TensorRT-LLMs/docs/source/features/multi-modality.md

# Multimodal Support in TensorRT LLM

TensorRT LLM supports a variety of multimodal models, enabling efficient inference with inputs beyond just text.

---

## Background

Multimodal LLMs typically handle non-text inputs by combining a multimodal encoder with an LLM decoder. The encoder first transforms non-text modality input into embeddings, which are then fused with text embeddings and fed into the LLM decoder for downstream inference.
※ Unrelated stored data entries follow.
--- ./run.sh ---
#!/bin/bash
# OpenROAD 26Q1-2900-gdf79404cd8, Yosys 0.63+post, stock flow scripts
make -C /OpenROAD-flow-scripts/flow DESIGN_CONFIG=/design/flow/config.mk WORK_HOME=/design/flow/orfs finish
--- ./constraint.sdc ---
current_design shift_register

set clk_period 9.2
set clk_io_pct 0.2

create_clock -name clk0 -period $clk_period [get_ports {clk}]

set non_clock_inputs [all_inputs -no_clocks]
set_input_delay [expr $clk_period * $clk_io_pct] -clock clk0 $non_clock_inputs
set_output_delay [expr $clk_period * $clk_io_pct] -clock clk0 [all_outputs]
--- ./design.v ---
module shift_register (in, clk, out, clk_out);
  input in;
  input clk;
  output reg [2:0]out;
  output reg clk_out;
  integer i = 2;
  integer y = 0;
  integer hold[2:0];
  initial $monitor("i = %b\ny = %b\n", i, y);
  always @ (negedge clk) begin  
    hold[i] <= in;
    if (i == 1'b0) begin
      i = 2;
      for(y = 0; y < 3; y = y + 1) begin
        out[y] <= hold[y];
      end
		clk_out <= 1;  
    end else begin
      i <= i - 1;
		clk_out <= 0;
    end 
  end
endmodule
--- ./config.mk ---
export PLATFORM = sky130hd
export DESIGN_NAME = shift_register
export DESIGN_NICKNAME = shift_register
export VERILOG_FILES = /design/flow/design.v
export SDC_FILE = /design/flow/constraint.sdc
export NUM_CORES = 4
export LEC_CHECK = 1
export CORE_UTILIZATION = 30
==> impl_metrics.yaml <==
# physical design summary
critical_path:
  cp.arrival_ns: 5.70
  reg2regPathDepth: 4
  crit_fanout: 1
  crit_family: "buffers and inverters"
  critPathKind: "register to output pin"
  reg2reg_slack_ns: 6.63
  reg2reg_to: "out[1]$_DFFE_NP_"
  cp_num_buf_inv: 1
  slowest_stage: "clkdlybuf4s50_1"
  cp-end-kind: "output pin"
  slowest_delay_ns: 0.45
  crit_cells: 1
  cp-start-kind: "register"
  crit_chain: "clkdlybuf4s50_1"
  regToRegStartpoint: "i[9]$_SDFF_NP0_"
  cp.required_ns: 7.36
placed_design:
  numPortBuffers: 5
  dp_cells: 254
  place_congestion: 0.754
  hpwlAfterDp_um: 1990
global_routing:
  grt_max_degree: 21
  grt_pass1_wl_um: 5150
  overflow: 0
  first_global_vias: 1287
  grt_usage_pct: 10.6
  antenna_found_initial: 0
logic_synthesis:
  yosys.area.top_type_share_pct: 37.3
  adder_share_pct: 2.83
  syn_area_um2: 1770
  postSynthSeqShare_pct: 47.5
  synthFlopType: "dfxtp_1"
  mux_share_pct: 4.46
  ys.flops: 39
  top_cells_by_area: "dfxtp_1 37%, edfxtp_1 10%, nor2_1 6.8%"
  simple_gate_area_share_pct: 29.8
  synth_cells: 184
  yosysTopAreaCell: "dfxtp_1"
  ys_area_um2: 1770
  compound_area_share_pct: 5.73
  post_synth.cell_area_avg_um2: 9.62
  ys_types: 40
  edf_count: 6
  ys_warn_count: 2
  ys_cells: 184
  topCombFamilyByArea: "simple AND/OR/NAND/NOR gates"
  synth-xor-area-share_pct: 6.44
  async_reset_ff_share_pct: 0
cts:
  cts_setup_buffers: 0
  cts-root-buf: "clkbuf_8"
  cts_resized: 0
  hold_buffers: 0
  htreeDepth: 2
  cts.sinks: 39
  clk_pin_slew_ns: 0.03
  clk_latency_ns: 0.36
  cts_buffer_depth: 2
  cts_buffers: 5
  cts_tree: "done"
pwr:
  p_sw_share_pct: 27.2
  pwr-share-clk_pct: 54.3
  internal_power_uw: 279
  pwr-share-seq_pct: 45.5
  ir_worst_vdd_uv: 78.8
  p_leak_nw: 0.922
  p_sw_uw: 104
  powerDensity_nw_per_um2: 179
  pwr-share-comb_pct: 0.1
final_layout:
  final_cells: 300
  n_fill_cell: 585
  syn2layout_area_growth_pct: 20.4
  drive_above_1_share_pct: 8.77
hold_path:
  min-delay-path-class: "register to register"
  hp-start: "hold[2]$_DFFE_NP_"
  holdPathStages: 0
  hold_end: "out[2]$_DFFE_NP_"
final_timing:
  finalHoldViolCount: 0
  finClkSkew_ns: 0.0167
  setup_viol: 0
  worst_slew_pin_slew_ns: 0.783
  slew_headroom_pct: 47.7
  final.setup.tns_ns: 0
  drv_slew: 0
  rsz0062_at_grt: "false"
routing:
  vias: 1365
  first_pass_iters: 4
  wl_um: 3030
  wl_per_cell_um: 10.1
  drc_errors: 0
  antenna_cells: 0
  drt_iter0_drc: 67
  postRouteAntennaNets: 0
  viasPerCell: 4.55
floorplanning:
  coreArea_um2: 5610
  die-area_um2: 6210
  floorplan.core_util_pct: 31.5
  pin_count: 6
  num_rows: 27
  die-width_um: 78.8
  dieHeight_um: 78.8
flow_run:
  drv_cap: 0
  warnings: 67
status:
  outcome: "completed"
Compared to standard LLM inference, multimodal LLM inference involves three additional stages to support non-text modalities.

* **Multimodal Input Processor**: Preprocess raw multimodal input into a format suitable for the multimodal encoder, such as pixel values for vision models.
* **Multimodal Encoder**: Encodes the processed input into embeddings that are aligned with the LLM’s embedding space.
* **Integration with LLM Decoder**: Fuses multimodal embeddings with text embeddings as the input to the LLM decoder.

## Optimizations

TensorRT LLM incorporates some key optimizations to enhance the performance of multimodal inference:

* **In-Flight Batching**: Batches multimodal requests within the GPU executor to improve GPU utilization and throughput.
* **CPU/GPU Concurrency**: Asynchronously overlaps data preprocessing on the CPU with image encoding on the GPU.
* **Raw data hashing**: Leverages image hashes and token chunk information to improve KV cache reuse and minimize collisions.

Further optimizations are under development and will be updated as they become available.

## Model Support Matrix

Please refer to the latest multimodal [support matrix](../models/supported-models.md#multimodal-feature-support-matrix-pytorch-backend).

## Examples

The following examples demonstrate how to use TensorRT LLM's multimodal support in various scenarios, including quick run examples, serving endpoints, and performance benchmarking.

### Quick start

Quickly try out TensorRT LLM's multimodal support using our `LLM-API` and a ready-to-run [example](source:examples/llm-api/quickstart_multimodal.py):

```bash
python3 quickstart_multimodal.py --model_dir Efficient-Large-Model/NVILA-8B --modality image
```

### OpenAI-Compatible Server via [`trtllm-serve`](../../source/commands/trtllm-serve/trtllm-serve.rst)

Launch an OpenAI-compatible server with multimodal support using the `trtllm-serve` command, for example:

```bash
trtllm-serve Qwen/Qwen2-VL-7B-Instruct  --backend pytorch
```

You can then send OpenAI-compatible requests, such as via curl or API clients, to the server endpoint. See [curl chat client for multimodal script](source:examples/serve/curl_chat_client_for_multimodal.sh) as an example.

### Run with [`trtllm-bench`](../../source/commands/trtllm-bench.rst)

Evaluate offline inference performance with multimodal inputs using the `trtllm-bench` tool. For detailed instructions, see the [benchmarking guide](../../source/performance/perf-benchmarking.md).